[Exercise aim]: Given the material below, output exactly the lines from the line with "Utilization climbs by 0.87 points." to the line with "The results above", both ends included, and no other lines.

[Supplied data]:
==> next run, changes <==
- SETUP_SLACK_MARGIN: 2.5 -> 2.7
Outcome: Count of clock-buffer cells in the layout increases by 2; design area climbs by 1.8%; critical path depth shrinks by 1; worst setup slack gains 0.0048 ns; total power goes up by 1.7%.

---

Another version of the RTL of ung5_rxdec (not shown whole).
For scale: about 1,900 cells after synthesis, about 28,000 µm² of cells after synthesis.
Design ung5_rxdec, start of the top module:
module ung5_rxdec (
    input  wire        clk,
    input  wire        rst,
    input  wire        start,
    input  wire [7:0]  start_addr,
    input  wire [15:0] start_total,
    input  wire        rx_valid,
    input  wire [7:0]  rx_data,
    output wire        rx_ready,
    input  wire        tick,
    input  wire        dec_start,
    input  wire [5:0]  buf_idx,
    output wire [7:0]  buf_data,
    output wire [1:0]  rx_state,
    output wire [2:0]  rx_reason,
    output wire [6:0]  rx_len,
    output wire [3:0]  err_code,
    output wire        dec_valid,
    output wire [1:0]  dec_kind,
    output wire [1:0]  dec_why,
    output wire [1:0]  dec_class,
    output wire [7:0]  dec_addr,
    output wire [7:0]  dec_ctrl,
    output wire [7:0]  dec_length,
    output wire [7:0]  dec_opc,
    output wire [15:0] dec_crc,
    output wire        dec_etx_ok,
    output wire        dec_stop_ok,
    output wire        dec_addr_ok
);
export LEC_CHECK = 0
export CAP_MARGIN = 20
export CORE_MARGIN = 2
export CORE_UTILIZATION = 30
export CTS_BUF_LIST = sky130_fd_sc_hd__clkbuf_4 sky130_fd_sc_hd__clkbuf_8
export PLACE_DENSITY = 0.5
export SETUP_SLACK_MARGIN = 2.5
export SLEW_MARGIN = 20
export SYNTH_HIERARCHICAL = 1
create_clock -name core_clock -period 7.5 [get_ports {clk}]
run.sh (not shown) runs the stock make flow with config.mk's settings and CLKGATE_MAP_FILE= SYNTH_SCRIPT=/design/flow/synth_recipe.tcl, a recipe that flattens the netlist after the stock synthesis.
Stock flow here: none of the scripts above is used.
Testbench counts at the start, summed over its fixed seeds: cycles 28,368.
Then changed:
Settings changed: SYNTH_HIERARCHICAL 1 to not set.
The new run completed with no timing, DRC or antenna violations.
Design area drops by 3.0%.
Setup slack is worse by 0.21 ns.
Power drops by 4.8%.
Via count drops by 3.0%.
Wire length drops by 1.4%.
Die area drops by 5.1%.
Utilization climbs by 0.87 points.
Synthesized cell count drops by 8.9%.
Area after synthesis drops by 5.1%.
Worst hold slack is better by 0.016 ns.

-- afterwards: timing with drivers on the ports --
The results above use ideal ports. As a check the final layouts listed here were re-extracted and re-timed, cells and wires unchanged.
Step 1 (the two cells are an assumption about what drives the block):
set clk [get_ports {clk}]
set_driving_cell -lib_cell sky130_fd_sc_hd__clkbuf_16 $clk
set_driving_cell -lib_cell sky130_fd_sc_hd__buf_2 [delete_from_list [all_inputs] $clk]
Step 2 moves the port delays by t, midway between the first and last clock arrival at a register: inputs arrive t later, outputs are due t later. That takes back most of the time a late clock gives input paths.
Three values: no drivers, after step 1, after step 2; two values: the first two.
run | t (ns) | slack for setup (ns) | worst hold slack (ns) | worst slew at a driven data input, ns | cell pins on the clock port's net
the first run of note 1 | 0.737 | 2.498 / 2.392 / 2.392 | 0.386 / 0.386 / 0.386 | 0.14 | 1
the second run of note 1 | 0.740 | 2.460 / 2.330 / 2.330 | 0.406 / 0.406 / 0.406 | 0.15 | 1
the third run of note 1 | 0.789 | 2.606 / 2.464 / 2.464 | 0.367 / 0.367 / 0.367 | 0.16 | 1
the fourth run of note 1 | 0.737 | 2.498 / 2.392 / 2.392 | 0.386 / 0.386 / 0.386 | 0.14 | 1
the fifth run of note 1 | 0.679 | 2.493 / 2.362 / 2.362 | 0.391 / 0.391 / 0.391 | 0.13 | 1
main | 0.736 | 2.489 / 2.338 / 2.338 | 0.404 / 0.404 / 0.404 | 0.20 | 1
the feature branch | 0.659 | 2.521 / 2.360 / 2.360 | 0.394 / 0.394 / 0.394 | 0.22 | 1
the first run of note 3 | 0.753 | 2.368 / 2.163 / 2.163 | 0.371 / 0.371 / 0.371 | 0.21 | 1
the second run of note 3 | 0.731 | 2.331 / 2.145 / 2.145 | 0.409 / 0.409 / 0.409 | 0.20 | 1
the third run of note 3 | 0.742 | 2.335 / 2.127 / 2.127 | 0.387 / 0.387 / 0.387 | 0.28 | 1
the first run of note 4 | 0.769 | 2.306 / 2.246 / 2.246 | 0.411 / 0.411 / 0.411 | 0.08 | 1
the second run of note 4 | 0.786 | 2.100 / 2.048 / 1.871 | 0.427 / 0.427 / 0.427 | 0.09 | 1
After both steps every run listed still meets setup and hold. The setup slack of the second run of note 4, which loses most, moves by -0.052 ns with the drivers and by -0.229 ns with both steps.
From an optimization exercise on the open Yosys and OpenROAD flow, aimed at small area, a short achievable clock period and few clock cycles; shortcuts taken in it are not production practice.
In this exercise RTL edits were held to simulation tests only and were not proved equivalent to the original.
No activity file was given, so power comes from the tool's default toggle rates.

==> flow/design.v <==
module frame_rx (
    input  wire        clk,
    input  wire        rst,
    input  wire        cmd_valid,
    output wire        cmd_ready,
    input  wire [15:0] cmd_word,
    input  wire [7:0]  rx_avail,
    input  wire        rx_err,
    input  wire        rx_valid,
    input  wire [7:0]  rx_data,
    output wire        rx_ready,
    output reg         rsp_valid,
    output reg  [1:0]  rsp_status,
    output reg  [31:0] rsp_data,
    output reg         ev_valid,
    output reg         ev_hdr,
    output reg  [7:0]  ev_port,
    output reg  [7:0]  ev_data
);
    localparam [7:0] HM0 = 8'hA5, HM1 = 8'h5A;
    localparam [7:0] TM0 = 8'hC3, TM1 = 8'h3C;
    localparam [15:0] CRC_MAGIC = 16'hDBFA;    
    localparam [1:0] ST_OK = 2'd0, ST_IO_ERROR = 2'd1, ST_ILLEGAL = 2'd2;
    localparam [1:0] R_SYNC = 2'd0, R_HDR = 2'd1, R_BODY = 2'd2;
    function [15:0] crc_byte(input [15:0] c, input [7:0] d);
        integer k;
        reg [15:0] x;
        begin
            x = c ^ {8'h00, d};
            for (k = 0; k < 8; k = k + 1)
                x = x[0] ? ((x >> 1) ^ 16'hA001) : (x >> 1);
            crc_byte = x;
        end
    endfunction
    function [31:0] inc32(input [31:0] c, input ci);
        integer g, b;
        reg cy, run;
        begin
            run = ci;
            for (g = 0; g < 4; g = g + 1) begin
                cy = run;
                for (b = 0; b < 8; b = b + 1) begin
                    inc32[8*g+b] = c[8*g+b] ^ cy;
                    cy = c[8*g+b] & cy;
                end
                run = run & (&c[8*g +: 8]);
            end
        end
    endfunction
    function [31:0] add7(input [31:0] c, input [6:0] a);
        reg [7:0] lo;
        reg [31:0] up;
        begin
            lo = {1'b0, c[6:0]} + {1'b0, a};
            up = inc32({7'd0, c[31:7]}, lo[7]);
            add7 = {up[24:0], lo[6:0]};
        end
    endfunction
    reg        busy;           
    reg        rd_act;         
    reg [6:0]  rd_left;
    reg        clr_pend, reg_pend;
    reg [7:0]  reg_arg;
    reg [6:0]  free_r;         
    reg        rx_vq;
    reg [7:0]  rx_q;
    reg [7:0]  mem [0:63];
    reg [6:0]  wr;             
    reg [6:0]  cur;            
    reg [6:0]  head;           
    reg        behind;         
    reg        cb_ok;          
    reg [7:0]  cb;
    reg [1:0]  rs;
    reg        hold, hold_a5;  
    reg [2:0]  pos;            
    reg        sz_bad;
    reg [5:0]  h_size;
    reg [7:0]  h_port;
    reg [15:0] h_crc;
    reg [15:0] crc;
    reg [5:0]  rem;            
    reg        h5;             
    reg        t0_r, last_r;   
    reg        t0_ok, crc_ok;
    reg        tr_a5;          
    reg        m_found;        
    reg [6:0]  m_pos;
    reg        port_ok;
    reg        q_valid;
    reg [5:0]  q_ptr, q_size;
    reg [7:0]  q_port;
    reg [5:0]  d_ptr, d_left;
    reg        d_busy;         
    reg        i_msgs, i_crc, i_size, i_trl, i_norx;
    reg [6:0]  a_drop;
    reg [31:0] ctr_rcv_msgs, ctr_rcv_bytes, ctr_dropped, ctr_crc_err;
    reg [31:0] ctr_size_err, ctr_trailer_err, ctr_no_receiver;
    reg [255:0] port_reg;
    wire [7:0] arg = cmd_word[15:8];
    wire is_process  = (cmd_word == 16'h0001);
    wire is_register = (cmd_word[7:0] == 8'h02);
    wire is_read     = (cmd_word[7:0] == 8'h03) && (arg < 8'd7);
    wire is_clear    = (cmd_word == 16'h0004);
    wire [6:0] take  = ({1'b0, rx_avail} < {1'b0, free_r}) ? rx_avail[6:0] : free_r;
    assign cmd_ready = !busy;
    assign rx_ready  = rd_act;
    reg [31:0] ctr_sel;
    always @(*) begin
        case (arg[2:0])
            3'd0: ctr_sel = ctr_rcv_msgs;
            3'd1: ctr_sel = ctr_rcv_bytes;
            3'd2: ctr_sel = ctr_dropped;
            3'd3: ctr_sel = ctr_crc_err;
            3'd4: ctr_sel = ctr_size_err;
            3'd5: ctr_sel = ctr_trailer_err;
            default: ctr_sel = ctr_no_receiver;
        endcase
    end
    wire [7:0] bin  = behind ? cb : rx_q;
    wire       have = behind ? cb_ok : rx_vq;
    wire b_a5 = (bin == HM0);
    wire b_5a = (bin == HM1);
    wire b_c3 = (bin == TM0);
    wire b_3c = (bin == TM1);
    wire f_last   = last_r;
    wire hdr_end  = h5;
    wire stall    = f_last && q_valid && d_busy;
    wire step     = have && !stall;
    wire tr_ok    = t0_ok && b_3c;
    wire ok_frame = f_last && tr_ok && crc_ok;
    wire fail     = (hdr_end && sz_bad) || (f_last && !(tr_ok && crc_ok));
    wire pair_now = tr_a5 && b_5a;
    wire found    = m_found || pair_now;
    wire [6:0] k  = m_found ? m_pos : (cur - 7'd1);
    wire push     = step && ok_frame && port_ok;
    wire jump     = step && fail && m_found;      
    wire disp_idle = !d_busy && !q_valid;
    wire hdr_now  = push && disp_idle;            
    wire hdr_go   = q_valid && !d_busy;           
    wire [15:0] crc_d   = crc_byte(crc, ((rs == R_HDR) && pos[2]) ? 8'h00 : bin);
    wire [15:0] crc_trl = crc_byte(crc_byte(crc, TM0), TM1);
    wire [6:0] c_next = cur + {6'd0, step};
    wire [6:0] w_next = wr + {6'd0, rx_vq};
    wire [6:0] c_ra   = cur + {6'd0, behind && cb_ok};
    wire [5:0] raddr  = d_busy ? d_ptr : c_ra[5:0];
    wire [7:0] rdata  = mem[raddr];
    wire behind_next  = jump || (c_next != w_next);
    wire [5:0] dl_next = d_busy ? d_left - 6'd1 :
                         hdr_go ? q_size :
                         hdr_now ? h_size : 6'd0;
    wire q_next   = (push && !disp_idle) || (q_valid && d_busy);
    wire fin = busy && !rd_act && !behind_next && !q_next && (dl_next == 6'd0);
    always @(posedge clk) begin
        if (rx_vq)
            mem[wr[5:0]] <= rx_q;
    end
    always @(posedge clk) begin
        rx_q <= rx_data;
        port_ok <= port_reg[h_port];
        reg_arg <= arg;
        if (!(behind && cb_ok && !step)) begin
            if (c_ra == wr)
                cb <= rx_q;
            else
                cb <= rdata;
        end
    end
    always @(posedge clk) begin
        if (rst) begin
            busy <= 1'b0;
            free_r <= 7'd64;
            rd_act <= 1'b0;
            rd_left <= 7'd0;
            clr_pend <= 1'b0;
            reg_pend <= 1'b0;
            rx_vq <= 1'b0;
            wr <= 7'd0;
            cur <= 7'd0;
            head <= 7'd0;
            behind <= 1'b0;
            cb_ok <= 1'b0;
            rs <= R_SYNC;
            hold <= 1'b0;
            h5 <= 1'b0;
            t0_r <= 1'b0;
            last_r <= 1'b0;
            q_valid <= 1'b0;
            d_left <= 6'd0;
            d_busy <= 1'b0;
            i_msgs <= 1'b0;
            i_crc <= 1'b0;
            i_size <= 1'b0;
            i_trl <= 1'b0;
            i_norx <= 1'b0;
            a_drop <= 7'd0;
            ctr_rcv_msgs <= 32'd0;
            ctr_rcv_bytes <= 32'd0;
            ctr_dropped <= 32'd0;
            ctr_crc_err <= 32'd0;
            ctr_size_err <= 32'd0;
            ctr_trailer_err <= 32'd0;
            ctr_no_receiver <= 32'd0;
            port_reg <= 256'd0;
            rsp_valid <= 1'b0;
            rsp_status <= 2'd0;
            rsp_data <= 32'd0;
            ev_valid <= 1'b0;
            ev_hdr <= 1'b0;
            ev_port <= 8'd0;
            ev_data <= 8'd0;
        end else begin
            rsp_valid <= 1'b0;
            ev_valid <= 1'b0;
            ev_hdr <= 1'b0;
            clr_pend <= 1'b0;
            reg_pend <= 1'b0;
            free_r <= 7'd64 - (wr - head);
            if (reg_pend)
                port_reg[reg_arg] <= 1'b1;
            i_msgs <= 1'b0;
            i_crc <= 1'b0;
            i_size <= 1'b0;
            i_trl <= 1'b0;
            i_norx <= 1'b0;
            a_drop <= 7'd0;
            if (clr_pend) begin
                ctr_rcv_msgs <= 32'd0;
                ctr_rcv_bytes <= 32'd0;
                ctr_dropped <= 32'd0;
                ctr_crc_err <= 32'd0;
                ctr_size_err <= 32'd0;
                ctr_trailer_err <= 32'd0;
                ctr_no_receiver <= 32'd0;
            end else begin
                ctr_rcv_msgs <= inc32(ctr_rcv_msgs, i_msgs);
                ctr_rcv_bytes <= add7(ctr_rcv_bytes, i_msgs ? {1'b0, h_size} + 7'd8 : 7'd0);
                ctr_dropped <= add7(ctr_dropped, a_drop);
                ctr_crc_err <= inc32(ctr_crc_err, i_crc);
                ctr_size_err <= inc32(ctr_size_err, i_size);
                ctr_trailer_err <= inc32(ctr_trailer_err, i_trl);
                ctr_no_receiver <= inc32(ctr_no_receiver, i_norx);
            end
            if (!busy) begin
                if (cmd_valid) begin
                    rsp_data <= 32'd0;
                    rsp_status <= ST_OK;
                    if (is_process) begin
                        if (rx_err) begin
                            rsp_status <= ST_IO_ERROR;
                            rsp_valid <= 1'b1;
                        end else begin
                            busy <= 1'b1;
                            rd_left <= take;
                            rd_act <= (take != 7'd0);
                        end
                    end else if (is_register) begin
                        reg_pend <= 1'b1;
                        rsp_valid <= 1'b1;
                    end else if (is_read) begin
                        rsp_data <= ctr_sel;
                        rsp_valid <= 1'b1;
                    end else if (is_clear) begin
                        clr_pend <= 1'b1;
                        rsp_valid <= 1'b1;
                    end else begin
                        rsp_status <= ST_ILLEGAL;
                        rsp_valid <= 1'b1;
                    end
                end
            end else if (fin) begin
                busy <= 1'b0;
                rsp_valid <= 1'b1;
            end
            rx_vq <= rd_act && rx_valid;
            if (rd_act && rx_valid) begin
                rd_left <= rd_left - 7'd1;
                if (rd_left == 7'd1)
                    rd_act <= 1'b0;
            end
            wr <= w_next;
            behind <= behind_next;
            cb_ok <= behind_next && !jump && (behind && cb_ok && !step || !d_busy);
            d_left <= dl_next;
            d_busy <= (dl_next != 6'd0);
            q_valid <= q_next;
            if (d_busy) begin
                ev_valid <= 1'b1;
                ev_data <= rdata;
                d_ptr <= d_ptr + 6'd1;
            end else if (hdr_go) begin
                ev_valid <= 1'b1;
                ev_hdr <= 1'b1;
                ev_port <= q_port;
                ev_data <= {2'b00, q_size};
                d_ptr <= q_ptr;
            end else if (hdr_now) begin
                ev_valid <= 1'b1;
                ev_hdr <= 1'b1;
                ev_port <= h_port;
                ev_data <= {2'b00, h_size};
                d_ptr <= head[5:0] + 6'd6;
            end
            if (push && !disp_idle) begin
                q_ptr <= head[5:0] + 6'd6;
                q_size <= h_size;
                q_port <= h_port;
            end
            cur <= c_next;
            if (step) begin
                if (rs == R_SYNC) begin
                    if (hold && hold_a5 && b_5a) begin
                        rs <= R_HDR;
                        hold <= 1'b0;
                        pos <= 3'd2;
                        crc <= CRC_MAGIC;
                        tr_a5 <= 1'b0;
                        m_found <= 1'b0;
                    end else begin
                        if (hold)
                            a_drop <= 7'd1;
                        hold <= 1'b1;
                        hold_a5 <= b_a5;
                        head <= cur;
                    end
                end else begin
                    pos <= pos + 3'd1;
                    h5 <= (rs == R_HDR) && (pos == 3'd4);
                    crc <= crc_d;
                    tr_a5 <= b_a5;
                    if (!m_found && pair_now) begin
                        m_found <= 1'b1;
                        m_pos <= cur - 7'd1;
                    end
                    if (rs == R_HDR) begin
                        case (pos[1:0])
                            2'd2: begin
                                sz_bad <= (bin > 8'd56);
                                h_size <= bin[5:0];
                            end
                            2'd3: h_port <= bin;
                            2'd0: h_crc[7:0] <= bin;
                            default: h_crc[15:8] <= bin;
                        endcase
                        if (hdr_end && !sz_bad) begin
                            rs <= R_BODY;
                            rem <= h_size + 6'd2;
                            t0_r <= (h_size == 6'd0);
                        end
                    end else begin
                        rem <= rem - 6'd1;
                        t0_r <= (rem == 6'd3);
                        last_r <= (rem == 6'd2);
                        if (t0_r) begin
                            t0_ok <= b_c3;
                            crc_ok <= (crc_trl == h_crc);
                        end
                    end
                    if (fail || ok_frame) begin
                        h5 <= 1'b0;
                        t0_r <= 1'b0;
                        last_r <= 1'b0;
                    end
                    if (fail) begin
                        i_size <= hdr_end;
                        i_trl <= f_last && !tr_ok;
                        i_crc <= f_last && tr_ok;
                        if (found) begin
                            a_drop <= k - head;
                            head <= k;
                            cur <= k + 7'd2;
                            rs <= R_HDR;
                            pos <= 3'd2;
                            crc <= CRC_MAGIC;
                            tr_a5 <= 1'b0;
                            m_found <= 1'b0;
                        end else begin
                            a_drop <= cur - head;
                            head <= cur;
                            hold <= 1'b1;
                            hold_a5 <= b_a5;
                            rs <= R_SYNC;
                        end
                    end else if (ok_frame) begin
                        i_msgs <= 1'b1;
                        i_norx <= !port_ok;
                        head <= cur + 7'd1;
                        rs <= R_SYNC;
                        hold <= 1'b0;
                    end
                end
            end
        end
    end
endmodule
This is an optimization exercise on Yosys and OpenROAD, whose aim is small area, a short achievable clock period and few clock cycles, not a production implementation.
In this exercise RTL edits were held to simulation tests only and were not proved equivalent to the original.
Power and IR drop assume default switching activity.

<file path="flow/design.v">
module pool_tx (
    input  wire       clk,
    input  wire       rst,
    input  wire       cmd_valid,
    output wire       cmd_ready,
    input  wire [2:0] cmd_op,
    input  wire [7:0] cmd_data,
    output reg        rsp_valid,
    output reg  [1:0] rsp_status,
    output reg        rsp_page_done,
    output reg        tx_valid,
    output reg  [7:0] tx_data,
    output reg        tx_last,
    input  wire       tx_ready
);
    localparam OP_APPEND = 3'd0;
    localparam OP_COMMIT = 3'd1;
    localparam OP_SEND   = 3'd2;
    localparam OP_CKFAIL = 3'd3;
    localparam OP_MISSED = 3'd4;
    localparam OP_PRESET = 3'd5;
    localparam FD  = 16;          
    localparam FAW = 4;           
    reg [4:0] ph;
    reg       a_v, b_v;
    reg [2:0] a_op, b_op;
    reg [7:0] a_d, b_d;
    reg       rdy;
    assign cmd_ready = rdy;
    wire accept = cmd_valid && rdy;
    reg [4:0] used;         
    reg [4:0] sent;         
    reg [4:0] last_len;     
    reg       overflowed;
    reg       tx_active;
    reg       ovf_pending;
    reg [2:0] ncks [0:15];  
    reg [7:0]     fifo [0:FD-1];
    reg [FAW:0]   f_wa, f_rp;
    reg [4:0]     w_g;      
    reg [4:0]     w_j;      
    reg [3:0]     w_s;      
    reg           wr_v;     
    reg [3:0]     wr_s;
    reg [7:0]     wr_d;
    wire [FAW:0] f_cnt   = f_wa - f_rp;
    wire         f_empty = (f_cnt == 0);
    wire         f_full  = f_cnt[FAW];
    wire [7:0] tap [0:15];
    genvar gs;
    generate
        for (gs = 0; gs < 16; gs = gs + 1) begin : g_slot
            reg  [255:0] r;
            wire [7:0]   d0 = (wr_v && wr_s == gs) ? wr_d : r[255:248];
            always @(posedge clk)
                r <= {r[247:0], d0};
            if (gs == 0) begin : g_t0
                assign tap[gs] = d0;
            end else begin : g_tn
                assign tap[gs] = r[8*gs-1 -: 8];
            end
        end
    endgenerate
    reg       c_v, c_ovf, c_hdr;    
    reg [3:0] c_slot;
    reg [4:0] c_lst;                
    reg [4:0] c_j;
    reg [7:0] c_h;
    reg       n_v, n_ovf;
    reg [3:0] n_slot;
    reg [4:0] n_lst;
    reg [7:0] n_h;
    wire      out_free = !tx_valid || tx_ready;
    wire      ld_ovf   = c_v && c_ovf;
    wire      ld_hdr   = c_v && !c_ovf && !c_hdr && ph == 5'd31 && f_empty;
    wire      ld_body  = c_v && !c_ovf &&  c_hdr && ph == c_j;
    wire      c_lastb  = (c_j == c_lst);
    wire      c_done   = out_free && (ld_ovf || (ld_body && c_lastb));
    wire      c_free   = !c_v || c_done;
    wire       a_full   = (last_len == 5'd31);
    wire       a_ovf    = a_full && used == 5'd16;
    wire [3:0] a_slot   = a_full ? used[3:0] : used[3:0] - 4'd1;
    wire       app_wr   = !tx_active && !overflowed && !a_ovf;
    wire       s_done   = tx_active && (sent == used);
    wire       s_page   = tx_active && !s_done;
    wire       s_frame  = ovf_pending || s_page;
    wire [3:0] s_slot   = sent[3:0];
    wire       s_lastsl = (sent + 5'd1 == used);
    wire       x_app    = a_op == OP_APPEND;
    wire       x_send   = a_op == OP_SEND;
    wire       can_exec = !(x_app && app_wr &&
                            (f_full || c_v || n_v || (used == 5'd0 && !f_empty))) &&
                          !(x_send && s_frame && n_v);
    wire       exec     = a_v && can_exec;
    wire       push     = exec && x_send && s_frame;
    integer i;
    always @(posedge clk) begin
        if (rst) begin
            ph <= 5'd0;
            a_v <= 1'b0;
            b_v <= 1'b0;
            rdy <= 1'b0;
            used <= 5'd0;
            sent <= 5'd0;
            last_len <= 5'd31;
            overflowed <= 1'b0;
            tx_active <= 1'b0;
            ovf_pending <= 1'b0;
            f_wa <= 0;
            f_rp <= 0;
            w_g <= 5'd0;
            w_j <= 5'd0;
            w_s <= 4'd0;
            wr_v <= 1'b0;
            c_v <= 1'b0;
            n_v <= 1'b0;
            rsp_valid <= 1'b0;
            rsp_status <= 2'd0;
            rsp_page_done <= 1'b0;
            tx_valid <= 1'b0;
            tx_last <= 1'b0;
        end else begin
            ph <= ph + 5'd1;
            if (!a_v || can_exec) begin
                if (b_v) begin
                    a_v <= 1'b1; a_op <= b_op; a_d <= b_d;
                    b_v <= 1'b0;
                end else begin
                    a_v <= accept; a_op <= cmd_op; a_d <= cmd_data;
                end
                rdy <= 1'b1;
            end else if (accept) begin
                b_v <= 1'b1; b_op <= cmd_op; b_d <= cmd_data;
                rdy <= 1'b0;
            end
            wr_v <= 1'b0;
            wr_s <= w_s;
            wr_d <= fifo[f_rp[FAW-1:0]];
            if (!f_empty && ph + 5'd1 == w_g) begin
                wr_v <= 1'b1;
                f_rp <= f_rp + 1'b1;
                w_g  <= w_g + 5'd1;
                if (w_j == 5'd30) begin
                    w_j <= 5'd0;
                    w_s <= w_s + 4'd1;
                end else
                    w_j <= w_j + 5'd1;
            end
            rsp_valid <= exec;
            rsp_status <= 2'd0;
            rsp_page_done <= 1'b0;
            if (exec) begin
                case (a_op)
                OP_APPEND: begin
                    if (tx_active) rsp_status <= 2'd2;
                    else if (overflowed) rsp_status <= 2'd1;
                    else if (a_ovf) begin
                        overflowed <= 1'b1;
                        ovf_pending <= 1'b1;
                        rsp_status <= 2'd1;
                    end else begin
                        if (a_full) begin
                            used <= used + 5'd1;
                            last_len <= 5'd1;
                            ncks[a_slot] <= 3'd0 - a_d[2:0];
                        end else begin
                            last_len <= last_len + 5'd1;
                            ncks[a_slot] <= ncks[a_slot] - a_d[2:0];
                        end
                        f_wa <= f_wa + 1'b1;
                        if (used == 5'd0) begin
                            w_g <= 5'd0;
                            w_j <= 5'd0;
                            w_s <= 4'd0;
                        end
                    end
                end
                OP_COMMIT: begin
                    if (!tx_active && used != 5'd0) tx_active <= 1'b1;
                    else rsp_status <= 2'd1;
                end
                OP_SEND: begin
                    rsp_page_done <= s_done;
                    if (s_done) begin
                        used <= 5'd0;
                        sent <= 5'd0;
                        last_len <= 5'd31;
                        overflowed <= 1'b0;
                        tx_active <= 1'b0;
                    end
                    if (ovf_pending) begin
                        ovf_pending <= 1'b0;
                        rsp_status <= 2'd2;
                    end else if (s_page) begin
                        sent <= sent + 5'd1;
                        rsp_status <= 2'd1;
                    end
                end
                OP_CKFAIL: begin
                    if (sent != 5'd0) sent <= sent - 5'd1;
                end
                OP_MISSED: begin
                    sent <= 5'd0;
                end
                OP_PRESET: begin
                    used <= 5'd0;
                    sent <= 5'd0;
                    last_len <= 5'd31;
                    overflowed <= 1'b0;
                    tx_active <= 1'b0;
                end
                default: rsp_status <= 2'd3;
                endcase
            end
            if (out_free) begin
                if (ld_ovf) begin
                    tx_valid <= 1'b1;
                    tx_data  <= 8'h04;
                    tx_last  <= 1'b1;
                end else if (ld_hdr) begin
                    tx_valid <= 1'b1;
                    tx_data  <= c_h;
                    tx_last  <= 1'b0;
                    c_hdr    <= 1'b1;
                    c_j      <= 5'd0;
                end else if (ld_body) begin
                    tx_valid <= 1'b1;
                    tx_data  <= tap[c_slot];
                    tx_last  <= c_lastb;
                    c_j      <= c_j + 5'd1;
                end else begin
                    tx_valid <= 1'b0;
                    tx_last  <= 1'b0;
                end
            end
            if (c_free) begin
                if (n_v) begin
                    c_v <= 1'b1; c_ovf <= n_ovf; c_hdr <= 1'b0;
                    c_slot <= n_slot; c_lst <= n_lst; c_h <= n_h;
                end else if (push) begin
                    c_v <= 1'b1; c_ovf <= ovf_pending; c_hdr <= 1'b0;
                    c_slot <= s_slot; c_lst <= s_lastsl ? last_len - 5'd1 : 5'd30;
                    c_h <= {1'b0, used[3:0] - sent[3:0] - 4'd1, ncks[s_slot]};
                end else
                    c_v <= 1'b0;
            end
            if (push && (n_v || !c_free)) begin
                n_v <= 1'b1; n_ovf <= ovf_pending;
                n_slot <= s_slot; n_lst <= s_lastsl ? last_len - 5'd1 : 5'd30;
                n_h <= {1'b0, used[3:0] - sent[3:0] - 4'd1, ncks[s_slot]};
            end else if (c_free)
                n_v <= 1'b0;
        end
        if (!rst && exec && x_app && app_wr)
            fifo[f_wa[FAW-1:0]] <= a_d;
    end
endmodule
</file>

[Solved problem]:
Utilization climbs by 0.87 points.
Synthesized cell count drops by 8.9%.
Area after synthesis drops by 5.1%.
Worst hold slack is better by 0.016 ns.

-- afterwards: timing with drivers on the ports --
The results above use ideal ports. As a check the final layouts listed here were re-extracted and re-timed, cells and wires unchanged.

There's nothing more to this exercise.